# DIRECTIONS
In the entries that follow, find every line containing "activity" and copy it.

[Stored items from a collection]

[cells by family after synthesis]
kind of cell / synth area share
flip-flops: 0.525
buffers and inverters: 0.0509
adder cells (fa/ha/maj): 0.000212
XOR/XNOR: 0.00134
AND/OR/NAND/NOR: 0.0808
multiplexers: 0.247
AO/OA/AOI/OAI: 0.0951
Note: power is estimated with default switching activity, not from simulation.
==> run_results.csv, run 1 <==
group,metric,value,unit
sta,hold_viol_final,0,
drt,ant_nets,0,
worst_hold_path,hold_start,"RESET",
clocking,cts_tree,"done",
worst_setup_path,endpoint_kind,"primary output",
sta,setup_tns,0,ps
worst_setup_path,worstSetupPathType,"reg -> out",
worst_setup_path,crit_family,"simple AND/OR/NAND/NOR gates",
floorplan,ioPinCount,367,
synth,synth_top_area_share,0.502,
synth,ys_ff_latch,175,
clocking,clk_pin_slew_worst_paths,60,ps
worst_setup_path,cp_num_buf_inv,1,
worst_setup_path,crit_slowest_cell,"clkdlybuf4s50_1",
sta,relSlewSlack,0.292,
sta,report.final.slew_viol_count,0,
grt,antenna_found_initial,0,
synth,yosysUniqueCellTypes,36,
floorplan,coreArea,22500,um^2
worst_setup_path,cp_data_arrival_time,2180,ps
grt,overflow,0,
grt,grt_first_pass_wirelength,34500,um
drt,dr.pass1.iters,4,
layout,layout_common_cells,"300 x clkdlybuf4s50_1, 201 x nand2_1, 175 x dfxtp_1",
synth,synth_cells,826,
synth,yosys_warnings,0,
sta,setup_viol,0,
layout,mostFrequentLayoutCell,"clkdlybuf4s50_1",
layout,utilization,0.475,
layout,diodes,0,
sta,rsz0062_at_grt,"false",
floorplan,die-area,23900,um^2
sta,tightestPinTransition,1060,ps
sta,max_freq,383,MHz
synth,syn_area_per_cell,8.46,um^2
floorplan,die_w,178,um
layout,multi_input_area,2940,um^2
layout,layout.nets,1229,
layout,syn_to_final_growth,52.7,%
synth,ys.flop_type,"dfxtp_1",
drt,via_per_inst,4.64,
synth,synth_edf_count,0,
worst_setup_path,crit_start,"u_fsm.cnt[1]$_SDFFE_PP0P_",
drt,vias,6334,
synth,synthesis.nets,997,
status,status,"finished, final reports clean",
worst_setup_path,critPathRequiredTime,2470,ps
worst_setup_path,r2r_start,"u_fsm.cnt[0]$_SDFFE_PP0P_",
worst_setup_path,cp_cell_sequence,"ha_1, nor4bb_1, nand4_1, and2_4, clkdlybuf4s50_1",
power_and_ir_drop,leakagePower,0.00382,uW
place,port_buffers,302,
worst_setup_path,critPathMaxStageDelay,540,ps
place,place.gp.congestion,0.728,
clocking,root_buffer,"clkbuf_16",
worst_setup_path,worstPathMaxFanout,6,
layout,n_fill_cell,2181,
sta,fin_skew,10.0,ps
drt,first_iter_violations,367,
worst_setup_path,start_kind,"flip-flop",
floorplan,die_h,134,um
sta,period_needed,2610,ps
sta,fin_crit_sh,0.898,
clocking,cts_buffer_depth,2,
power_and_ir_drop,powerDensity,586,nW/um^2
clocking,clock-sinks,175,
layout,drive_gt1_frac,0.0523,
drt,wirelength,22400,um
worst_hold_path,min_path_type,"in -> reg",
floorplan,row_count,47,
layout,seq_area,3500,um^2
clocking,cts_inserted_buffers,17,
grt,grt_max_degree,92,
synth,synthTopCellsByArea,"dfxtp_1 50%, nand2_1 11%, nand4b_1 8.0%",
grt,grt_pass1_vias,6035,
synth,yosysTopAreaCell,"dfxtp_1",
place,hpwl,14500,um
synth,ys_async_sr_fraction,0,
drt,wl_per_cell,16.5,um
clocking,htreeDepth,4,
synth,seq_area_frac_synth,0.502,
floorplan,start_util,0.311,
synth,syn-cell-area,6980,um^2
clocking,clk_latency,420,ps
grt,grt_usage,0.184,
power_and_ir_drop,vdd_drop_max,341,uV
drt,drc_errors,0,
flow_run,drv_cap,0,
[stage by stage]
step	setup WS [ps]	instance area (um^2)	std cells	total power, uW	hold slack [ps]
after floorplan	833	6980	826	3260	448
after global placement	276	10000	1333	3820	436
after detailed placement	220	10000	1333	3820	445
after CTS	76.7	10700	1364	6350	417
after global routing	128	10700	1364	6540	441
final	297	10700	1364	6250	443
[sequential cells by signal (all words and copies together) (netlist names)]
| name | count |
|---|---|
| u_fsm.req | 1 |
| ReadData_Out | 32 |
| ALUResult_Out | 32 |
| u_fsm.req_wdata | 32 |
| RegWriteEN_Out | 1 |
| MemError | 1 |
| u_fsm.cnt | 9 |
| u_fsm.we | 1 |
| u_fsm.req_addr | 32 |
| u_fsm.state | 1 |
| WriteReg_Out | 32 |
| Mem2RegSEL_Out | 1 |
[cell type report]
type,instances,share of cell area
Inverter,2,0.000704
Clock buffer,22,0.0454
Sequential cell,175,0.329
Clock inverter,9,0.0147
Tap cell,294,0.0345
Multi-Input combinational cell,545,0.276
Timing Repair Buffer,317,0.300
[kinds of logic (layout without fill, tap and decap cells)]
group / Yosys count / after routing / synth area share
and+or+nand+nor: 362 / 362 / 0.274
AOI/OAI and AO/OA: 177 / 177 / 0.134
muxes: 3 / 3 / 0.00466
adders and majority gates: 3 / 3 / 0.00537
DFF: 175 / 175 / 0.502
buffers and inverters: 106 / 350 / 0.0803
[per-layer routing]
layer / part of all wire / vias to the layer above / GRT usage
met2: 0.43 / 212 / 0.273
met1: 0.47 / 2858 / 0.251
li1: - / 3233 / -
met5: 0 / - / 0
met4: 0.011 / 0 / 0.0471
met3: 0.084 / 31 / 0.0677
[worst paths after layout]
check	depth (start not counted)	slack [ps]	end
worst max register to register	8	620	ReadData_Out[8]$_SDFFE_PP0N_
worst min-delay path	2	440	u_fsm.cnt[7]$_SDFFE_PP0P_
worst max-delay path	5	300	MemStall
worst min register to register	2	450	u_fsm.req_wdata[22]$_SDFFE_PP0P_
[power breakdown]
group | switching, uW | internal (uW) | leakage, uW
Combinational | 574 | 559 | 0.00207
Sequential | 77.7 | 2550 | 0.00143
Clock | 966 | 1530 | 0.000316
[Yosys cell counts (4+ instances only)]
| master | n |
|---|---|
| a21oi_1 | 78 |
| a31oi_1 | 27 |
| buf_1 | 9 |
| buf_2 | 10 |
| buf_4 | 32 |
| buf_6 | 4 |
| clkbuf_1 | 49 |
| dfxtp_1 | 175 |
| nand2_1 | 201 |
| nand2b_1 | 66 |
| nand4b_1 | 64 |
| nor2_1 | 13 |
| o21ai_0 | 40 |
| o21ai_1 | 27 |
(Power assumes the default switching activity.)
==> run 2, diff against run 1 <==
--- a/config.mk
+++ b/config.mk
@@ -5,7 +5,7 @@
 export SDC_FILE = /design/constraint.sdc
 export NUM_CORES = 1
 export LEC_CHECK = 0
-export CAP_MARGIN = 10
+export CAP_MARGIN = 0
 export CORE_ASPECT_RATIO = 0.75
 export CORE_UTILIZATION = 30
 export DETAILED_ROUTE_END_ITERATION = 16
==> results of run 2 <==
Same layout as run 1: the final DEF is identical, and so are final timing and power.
<file path="config.mk">
export PLATFORM = sky130hd
export DESIGN_NAME = mem_lsu_flat
export DESIGN_NICKNAME = d
export VERILOG_FILES = /design/src/rtl/mem_lsu_if.sv /design/src/rtl/mem_lsu.sv /design/src/flat_wrapper.sv
export SDC_FILE = /design/constraint.sdc
export NUM_CORES = 1
export LEC_CHECK = 0
export ABC_CLOCK_PERIOD_IN_PS = 1600
export BUFFER_PORTS_ARGS = -buffer_cell sky130_fd_sc_hd__clkbuf_2
export CORE_ASPECT_RATIO = 1.5
export CORE_UTILIZATION = 38
export CTS_CLUSTER_SIZE = 28
export DETAILED_ROUTE_END_ITERATION = 16
export PLACE_DENSITY = 0.77
export REMOVE_ABC_BUFFERS = 1
export SLEW_MARGIN = 20
export SYNTH_ARGS = -nofsm -noshare
export SYNTH_HDL_FRONTEND = slang
export SYNTH_SLANG_ARGS = --single-unit
</file>
<file path="constraint.sdc">
create_clock -name clk -period 1.6 [get_ports clk]
set_input_delay 0.24 -clock clk [delete_from_list [all_inputs] [get_ports clk]]
set_output_delay 0.24 -clock clk [all_outputs]
set_load 0.01 [all_outputs]
</file>
### src/rtl/npu_act_lane.sv
// Combinational single-lane activation function.
// Mode 11 is leaky ReLU only when NPU_ACT_LEAKY_EN is defined, otherwise it behaves as ReLU.
module npu_act_lane
    import npu_act_pkg::*;
#(
    parameter int DATA_W      = DEF_DATA_W,
    parameter int LEAKY_SHIFT = 3
) (
    input  logic [DATA_W-1:0] x,
    input  logic [1:0]        mode,
    input  logic              en,
    input  logic [DATA_W-1:0] clip_max,
    output logic [DATA_W-1:0] y,
    output logic              is_neg
);

    logic signed [DATA_W-1:0] xs;
    logic signed [DATA_W-1:0] cs;

    assign xs     = $signed(x);
    assign cs     = $signed(clip_max);
    assign is_neg = en & xs[DATA_W-1];

    function automatic logic signed [DATA_W-1:0] relu_fn(input logic signed [DATA_W-1:0] v);
        return v[DATA_W-1] ? '0 : v;
    endfunction

    // A negative ceiling collapses to 0, so every negative clip_max yields 0.
    function automatic logic signed [DATA_W-1:0] clip_fn(input logic signed [DATA_W-1:0] v,
                                                         input logic signed [DATA_W-1:0] c);
        logic signed [DATA_W-1:0] ceil_v;
        ceil_v = relu_fn(c);
        if (v[DATA_W-1])
            return '0;
        else if (v > ceil_v)
            return ceil_v;
        else
            return v;
    endfunction

    // Arithmetic shift floors toward negative infinity, which is the intended rounding.
    function automatic logic signed [DATA_W-1:0] leaky_fn(input logic signed [DATA_W-1:0] v);
        return v[DATA_W-1] ? (v >>> LEAKY_SHIFT) : v;
    endfunction

    always_comb begin
        y = '0;
        if (en) begin
            case (act_mode_e'(mode))
                ACT_BYPASS: y = xs;
                ACT_RELU:   y = relu_fn(xs);
                ACT_CLIP:   y = clip_fn(xs, cs);
`ifdef NPU_ACT_LEAKY_EN
                default:    y = leaky_fn(xs);
`else
                default:    y = relu_fn(xs);
`endif
            endcase
        end
    end

endmodule

### src/rtl/npu_act_unit.sv
// Multi-lane activation stage: two-stage valid/ready pipeline plus saturating negative counter.
// Optional leaky mode is controlled by NPU_ACT_LEAKY_EN (see npu_act_lane).
module npu_act_unit
    import npu_act_pkg::*;
#(
    parameter int DATA_W      = DEF_DATA_W,
    parameter int LANES       = DEF_LANES,
    parameter int LEAKY_SHIFT = 3,
    parameter int CNT_W       = 16
) (
    input  logic                    CLKEXT,
    input  logic                    RST_GLO,
    input  logic                    in_valid,
    output logic                    in_ready,
    input  logic [LANES*DATA_W-1:0] in_data,
    input  logic [1:0]              in_mode,
    input  logic [LANES-1:0]        in_lane_en,
    input  logic [DATA_W-1:0]       clip_max,
    output logic                    out_valid,
    input  logic                    out_ready,
    output logic [LANES*DATA_W-1:0] out_data,
    input  logic                    cnt_clr,
    output logic [CNT_W-1:0]        neg_cnt
);

    logic                    vld_p1;
    logic                    vld_p2;
    logic [LANES*DATA_W-1:0] data_p1;
    logic [1:0]              mode_p1;
    logic [LANES-1:0]        en_p1;
    logic [DATA_W-1:0]       clip_p1;
    logic [LANES*DATA_W-1:0] res_p1;
    logic [LANES-1:0]        lane_neg_unused;
    logic                    load_p1;
    logic                    load_p2;
    logic                    accept;
    logic [CNT_W-1:0]        neg_inc;

    function automatic logic [CNT_W-1:0] sat_add(input logic [CNT_W-1:0] a,
                                                 input logic [CNT_W-1:0] b);
        logic [CNT_W:0] s;
        s = {1'b0, a} + {1'b0, b};
        return s[CNT_W] ? '1 : s[CNT_W-1:0];
    endfunction

    assign load_p2   = !vld_p2 | out_ready;
    assign load_p1   = !vld_p1 | load_p2;
    assign in_ready  = load_p1;
    assign accept    = in_valid & in_ready;
    assign out_valid = vld_p2;

    // ---- stage 1: capture the beat and its per-beat controls ----
    always_ff @(posedge CLKEXT or posedge RST_GLO) begin
        if (RST_GLO)
            vld_p1 <= 1'b0;
        else if (load_p1)
            vld_p1 <= in_valid;
    end

    always_ff @(posedge CLKEXT) begin
        if (accept) begin
            data_p1 <= in_data;
            mode_p1 <= in_mode;
            en_p1   <= in_lane_en;
            clip_p1 <= clip_max;
        end
    end

    for (genvar g = 0; g < LANES; g++) begin : g_lane
        npu_act_lane #(
            .DATA_W      (DATA_W),
            .LEAKY_SHIFT (LEAKY_SHIFT)
        ) u_lane (
            .x        (data_p1[g*DATA_W +: DATA_W]),
            .mode     (mode_p1),
            .en       (en_p1[g]),
            .clip_max (clip_p1),
            .y        (res_p1[g*DATA_W +: DATA_W]),
            .is_neg   (lane_neg_unused[g])
        );
    end

    // ---- stage 2: register the activated result; it holds while stalled ----
    always_ff @(posedge CLKEXT or posedge RST_GLO) begin
        if (RST_GLO) begin
            vld_p2   <= 1'b0;
            out_data <= '0;
        end else if (load_p2) begin
            vld_p2 <= vld_p1;
            if (vld_p1)
                out_data <= res_p1;
        end
    end

    // Counting happens at the input handshake, so it is independent of downstream stalls.
    always_comb begin
        neg_inc = '0;
        for (int i = 0; i < LANES; i++) begin
            if (in_lane_en[i] && in_data[i*DATA_W + DATA_W - 1])
                neg_inc = neg_inc + CNT_W'(1);
        end
    end

    always_ff @(posedge CLKEXT or posedge RST_GLO) begin
        if (RST_GLO)
            neg_cnt <= '0;
        else if (cnt_clr)
            neg_cnt <= '0;
        else if (accept && (act_mode_e'(in_mode) != ACT_BYPASS))
            neg_cnt <= sat_add(neg_cnt, neg_inc);
    end

endmodule

### config.mk
export PLATFORM = sky130hd
export DESIGN_NAME = npu_act_unit
export DESIGN_NICKNAME = d
export VERILOG_FILES = /design/src/rtl/npu_act_pkg.sv /design/src/rtl/npu_act_lane.sv /design/src/rtl/npu_act_unit.sv
export SDC_FILE = /design/constraint.sdc
export NUM_CORES = 1
export LEC_CHECK = 0
export ABC_AREA = 1
export BUFFER_PORTS_ARGS = -buffer_cell sky130_fd_sc_hd__buf_4
export CORE_MARGIN = 2
export CORE_UTILIZATION = 59
export CTS_BUF_LIST = sky130_fd_sc_hd__clkbuf_4
export CTS_CLUSTER_DIAMETER = 120
export DETAILED_ROUTE_END_ITERATION = 12
export PLACE_DENSITY_LB_ADDON = 0.1
export SLEW_MARGIN = 20
export SYNTH_ARGS = -nofsm -noshare
export SYNTH_HDL_FRONTEND = slang
export SYNTH_HIERARCHICAL = 1
export SYNTH_SLANG_ARGS = --single-unit
### constraint.sdc
create_clock -name CLKEXT -period 2.9 [get_ports CLKEXT]
set_clock_uncertainty 0.05 [all_clocks]
set_input_delay 0.29 -clock CLKEXT [delete_from_list [all_inputs] [get_ports CLKEXT]]
set_output_delay 0.29 -clock CLKEXT [all_outputs]
set_load 0.1 [all_outputs]
### src/rtl/jtopl_pg_acc.sv
// Phase accumulator: scales the per-slot pure increment by MULT and accumulates a 19-bit phase per slot.
// Optional macro JTOPL_PG_HOLD_EN adds a pg_hold input that freezes the slot phase for the tick.
module jtopl_pg_acc #(
  parameter int NSLOTS = 18
) (
  input  logic        clk,
  input  logic        rst,
  input  logic        cen,
  input  logic [17:0] phinc_pure,
  input  logic [3:0]  mul,
  input  logic        pg_rst,
`ifdef JTOPL_PG_HOLD_EN
  input  logic        pg_hold,
`endif
  output logic        zero,
  output logic [9:0]  phase_op
);

  localparam int SW   = (NSLOTS > 1) ? $clog2(NSLOTS) : 1;
  localparam int PH_W = 19;
  localparam int IN_W = 22;

  // Doubled MULT factor so that mul=0 (x0.5) stays an integer multiply.
  function automatic logic [4:0] mul_x2(input logic [3:0] m);
    case (m)
      4'd0:    mul_x2 = 5'd1;
      4'd1:    mul_x2 = 5'd2;
      4'd2:    mul_x2 = 5'd4;
      4'd3:    mul_x2 = 5'd6;
      4'd4:    mul_x2 = 5'd8;
      4'd5:    mul_x2 = 5'd10;
      4'd6:    mul_x2 = 5'd12;
      4'd7:    mul_x2 = 5'd14;
      4'd8:    mul_x2 = 5'd16;
      4'd9:    mul_x2 = 5'd18;
      4'd10:   mul_x2 = 5'd20;
      4'd11:   mul_x2 = 5'd20;
      4'd12:   mul_x2 = 5'd24;
      4'd13:   mul_x2 = 5'd24;
      default: mul_x2 = 5'd30;
    endcase
  endfunction

  function automatic logic [IN_W-1:0] scale_inc(input logic [17:0] ph, input logic [3:0] m);
    logic [IN_W:0] prod;
    prod = {5'd0, ph} * {18'd0, mul_x2(m)};
    scale_inc = IN_W'(prod >> 1);
  endfunction

  logic [SW-1:0]   slot_p0;
  logic [SW-1:0]   slot_p1;
  logic [IN_W-1:0] inc_m_p1;
  logic            pg_rst_p1;
  logic            hold_p1;
  logic            vld_p1;
  logic [PH_W-1:0] phase [NSLOTS];
  logic [PH_W-1:0] phase_rd;
  logic [PH_W-1:0] nxt_phase;

  // Stage 0 -> 1: slot counter and multiplied increment
  always_ff @(posedge clk or posedge rst) begin
    if (rst) begin
      slot_p0   <= '0;
      slot_p1   <= '0;
      inc_m_p1  <= '0;
      pg_rst_p1 <= 1'b0;
      vld_p1    <= 1'b0;
    end else if (cen) begin
      slot_p0   <= (slot_p0 == SW'(NSLOTS - 1)) ? '0 : slot_p0 + SW'(1);
      slot_p1   <= slot_p0;
      inc_m_p1  <= scale_inc(phinc_pure, mul);
      pg_rst_p1 <= pg_rst;
      vld_p1    <= 1'b1;
    end
  end

`ifdef JTOPL_PG_HOLD_EN
  always_ff @(posedge clk or posedge rst) begin
    if (rst)      hold_p1 <= 1'b0;
    else if (cen) hold_p1 <= pg_hold;
  end
`else
  assign hold_p1 = 1'b0;
`endif

  always_comb begin
    phase_rd  = phase[slot_p1];
    nxt_phase = 19'({3'd0, phase_rd} + inc_m_p1);
    if (pg_rst_p1)
      nxt_phase = '0;
    else if (hold_p1)
      nxt_phase = phase_rd;
  end

  // Stage 1 -> 2: accumulate, write back and present the phase
  // vld_p1 keeps the first post-reset tick from emitting a stale slot-0 result.
  always_ff @(posedge clk or posedge rst) begin
    if (rst) begin
      for (int i = 0; i < NSLOTS; i++) phase[i] <= '0;
      phase_op <= '0;
      zero     <= 1'b0;
    end else if (cen && vld_p1) begin
      phase[slot_p1] <= nxt_phase;
      phase_op       <= nxt_phase[18:9];
      zero           <= (slot_p1 == '0);
    end
  end

endmodule
<file path="config.mk">
export PLATFORM = sky130hd
export DESIGN_NAME = param_block_pipe
export DESIGN_NICKNAME = d
export VERILOG_FILES = /design/src/rtl/param_block_pipe_pkg.sv /design/src/rtl/pipe_skid_buf.sv /design/src/rtl/param_block_pipe.sv
export SDC_FILE = /design/constraint.sdc
export NUM_CORES = 1
export LEC_CHECK = 0
export ABC_AREA = 0
export CAP_MARGIN = 20
export CORE_UTILIZATION = 64
export DETAILED_ROUTE_END_ITERATION = 16
export DONT_BUFFER_PORTS = 1
export PLACE_DENSITY = 0.82
export SETUP_SLACK_MARGIN = 0.15
export SLEW_MARGIN = 0
export SYNTH_ARGS = -nofsm -noshare
export SYNTH_HDL_FRONTEND = slang
export SYNTH_HIERARCHICAL = 1
export SYNTH_SLANG_ARGS = --single-unit
</file>
<file path="constraint.sdc">
create_clock -name clk -period 3.5 [get_ports clk]
set_clock_uncertainty 0.2 [all_clocks]
set_input_delay 0.7 -clock clk [delete_from_list [all_inputs] [get_ports clk]]
set_output_delay 0.7 -clock clk [all_outputs]
set_load 0.005 [all_outputs]
</file>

# RESPONSE
Note: power is estimated with default switching activity, not from simulation.
(Power assumes the default switching activity.)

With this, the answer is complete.